In spite of much progress in understanding the nature of cancer, the devastating effects of it on patients has remained almost unchanged for many years. In fact, the overall death rates of all types of cancers in the 2000s were about the same as in the 1950s. On the other hand, the golden rule in the fight against cancer is also still the same: half of the battle is won based on early detection. However, detecting the early stages of cancer, long before physical symptoms occur, can be very difficult. The approach that Abdolahad introduced in the paper, makes it possible to capture the metastatic cells with a simple, fast, and chemistry-free method in small biopsy samples, which will improve the diagnostic impact of existing pathological methods before surgery or treatments.

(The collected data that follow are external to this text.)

### src/rtl/alu_mc.sv
// Multi-cycle ALU top: handshakes, control FSM, single-cycle ops and flag generation.
// Multiply and divide are delegated to alu_muldiv_iter.
module alu_mc
   import alu_pkg::*;
#(
   parameter int unsigned WIDTH = 32
) (
   input  logic             clk,
   input  logic             rst_n,
   input  logic             in_valid,
   output logic             in_ready,
   input  logic [WIDTH-1:0] op1,
   input  logic [WIDTH-1:0] op2,
   input  logic [5:0]       func,
   input  logic [2:0]       flags_in,
   input  logic             flush,
   output logic             out_valid,
   input  logic             out_ready,
   output logic [WIDTH-1:0] result,
   output logic [2:0]       flags_out
);

   alu_state_e       state_q;
   logic             in_ready_q, out_valid_q;
   logic [WIDTH-1:0] result_q, op1_q, op2_q;
   logic [2:0]       flags_q, flags_in_q;
   logic [5:0]       func_q;

   logic             accept, div_by_zero, eng_start;
   logic [WIDTH-1:0] mag1, mag2;
   logic             eng_busy, eng_done, eng_ovf;
   logic [WIDTH-1:0] eng_res;

   logic [WIDTH-1:0] sum, diff, exec_res;
   logic             exec_ovf, exec_keep;
   logic [2:0]       exec_flags;

   function automatic logic [2:0] calc_flags(input logic [WIDTH-1:0] r, input logic v);
      logic [2:0] f;
      f[ABOVE]    = !r[WIDTH-1] && (r != '0);
      f[EQUALS]   = (r == '0);
      f[OVERFLOW] = v;
      return f;
   endfunction

   assign accept      = in_valid && in_ready_q && !flush;
   assign div_by_zero = (func == FUNC_DIV) && (op2 == '0);
   assign eng_start   = accept && is_mul_div(func) && !div_by_zero;
   assign mag1        = op1[WIDTH-1] ? (~op1 + {{(WIDTH-1){1'b0}}, 1'b1}) : op1;
   assign mag2        = op2[WIDTH-1] ? (~op2 + {{(WIDTH-1){1'b0}}, 1'b1}) : op2;

   alu_muldiv_iter #(
      .WIDTH(WIDTH)
   ) u_iter (
      .clk   (clk),
      .rst_n (rst_n),
      .start (eng_start),
      .abort (flush),
      .is_div(func == FUNC_DIV),
      .mag_a (mag1),
      .mag_b (mag2),
      .neg   (op1[WIDTH-1] ^ op2[WIDTH-1]),
      .busy  (eng_busy),
      .done  (eng_done),
      .res   (eng_res),
      .ovf   (eng_ovf)
   );

   // A div reaching StExec is always a divide by zero: the engine was skipped.
   always_comb begin
      sum       = op1_q + op2_q;
      diff      = op1_q - op2_q;
      exec_res  = '0;
      exec_ovf  = 1'b0;
      exec_keep = 1'b0;
      case (func_q)
         FUNC_ADD: begin
            exec_res = sum;
            exec_ovf = (op1_q[WIDTH-1] == op2_q[WIDTH-1]) && (sum[WIDTH-1] != op1_q[WIDTH-1]);
         end
         FUNC_SUB: begin
            exec_res = diff;
            exec_ovf = (op1_q[WIDTH-1] != op2_q[WIDTH-1]) && (diff[WIDTH-1] != op1_q[WIDTH-1]);
         end
         FUNC_AND: exec_res = op1_q & op2_q;
         FUNC_OR:  exec_res = op1_q | op2_q;
         FUNC_NOT: exec_res = ~op1_q;
         FUNC_DIV: begin
            exec_res = '1;
            exec_ovf = 1'b1;
         end
         FUNC_BRFL: begin
            exec_res  = {{(WIDTH-1){1'b0}}, |(flags_in_q & op2_q[2:0])};
            exec_keep = 1'b1;
         end
         default: exec_keep = 1'b1;
      endcase
      exec_flags = exec_keep ? flags_in_q : calc_flags(exec_res, exec_ovf);
   end

   always_ff @(posedge clk or negedge rst_n) begin
      if (!rst_n) begin
         state_q     <= StIdle;
         in_ready_q  <= 1'b0;
         out_valid_q <= 1'b0;
         result_q    <= '0;
         flags_q     <= '0;
         op1_q       <= '0;
         op2_q       <= '0;
         func_q      <= '0;
         flags_in_q  <= '0;
      end else if (flush) begin
         state_q     <= StIdle;
         in_ready_q  <= 1'b1;
         out_valid_q <= 1'b0;
      end else begin
         unique case (state_q)
            StIdle: begin
               in_ready_q <= 1'b1;
               if (accept) begin
                  op1_q      <= op1;
                  op2_q      <= op2;
                  func_q     <= func;
                  flags_in_q <= flags_in;
                  in_ready_q <= 1'b0;
                  if (func == FUNC_MUL) begin
                     state_q <= StMul;
                  end else if ((func == FUNC_DIV) && !div_by_zero) begin
                     state_q <= StDiv;
                  end else begin
                     state_q <= StExec;
                  end
               end
            end
            StExec: begin
               result_q    <= exec_res;
               flags_q     <= exec_flags;
               out_valid_q <= 1'b1;
               state_q     <= StDone;
            end
            StMul, StDiv: begin
               if (eng_done && !eng_busy) begin
                  result_q    <= eng_res;
                  flags_q     <= calc_flags(eng_res, eng_ovf);
                  out_valid_q <= 1'b1;
                  state_q     <= StDone;
               end
            end
            StDone: begin
               if (out_ready) begin
                  out_valid_q <= 1'b0;
                  in_ready_q  <= 1'b1;
                  state_q     <= StIdle;
               end
            end
            default: state_q <= StIdle;
         endcase
      end
   end

   assign in_ready  = in_ready_q;
   assign out_valid = out_valid_q;
   assign result    = result_q;
   assign flags_out = flags_q;

endmodule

Biosensor technology is an evolving field and more efficient, sensitive and reliable devices are being developed all the time. Yet very few of them make it to clinical trials for cancer diagnosis. However, the cooperation between Abdolahad’s research group and Tehran University of Medical Sciences made it possible to investigate Metas-Chip under clinical trials. And, the device, filed US patent, demonstrated its remarkable capabilities. “Metas-Chip identified the metastasis in more than 70 breast cancer patients, in less than 5 hours. Moreover, it detected the metastasis in lymph nodes of nine patients who were missed by conventional pathological procedures,” Abdolahad says. In the following, further tests on the missed samples confirmed the validity of the chip’s diagnosis.
High levels of investment into translational research worldwide in recent years, especially, for healthcare applications, paved the way for biosensor technologies to develop faster. This can lead to a coalition between industry and academia to provide commercially viable products. Achieving the goal needs engineering and physical scientists that have a better understanding of biology, and biochemists and biologists that have a greater awareness of the capabilities of various technologies. The alliance of experts of different disciplines, like one formed by the efforts of Abdolahad and his colleagues at the University of Tehran, is a very promising situation that will lead to the commercialization of advanced and novel products.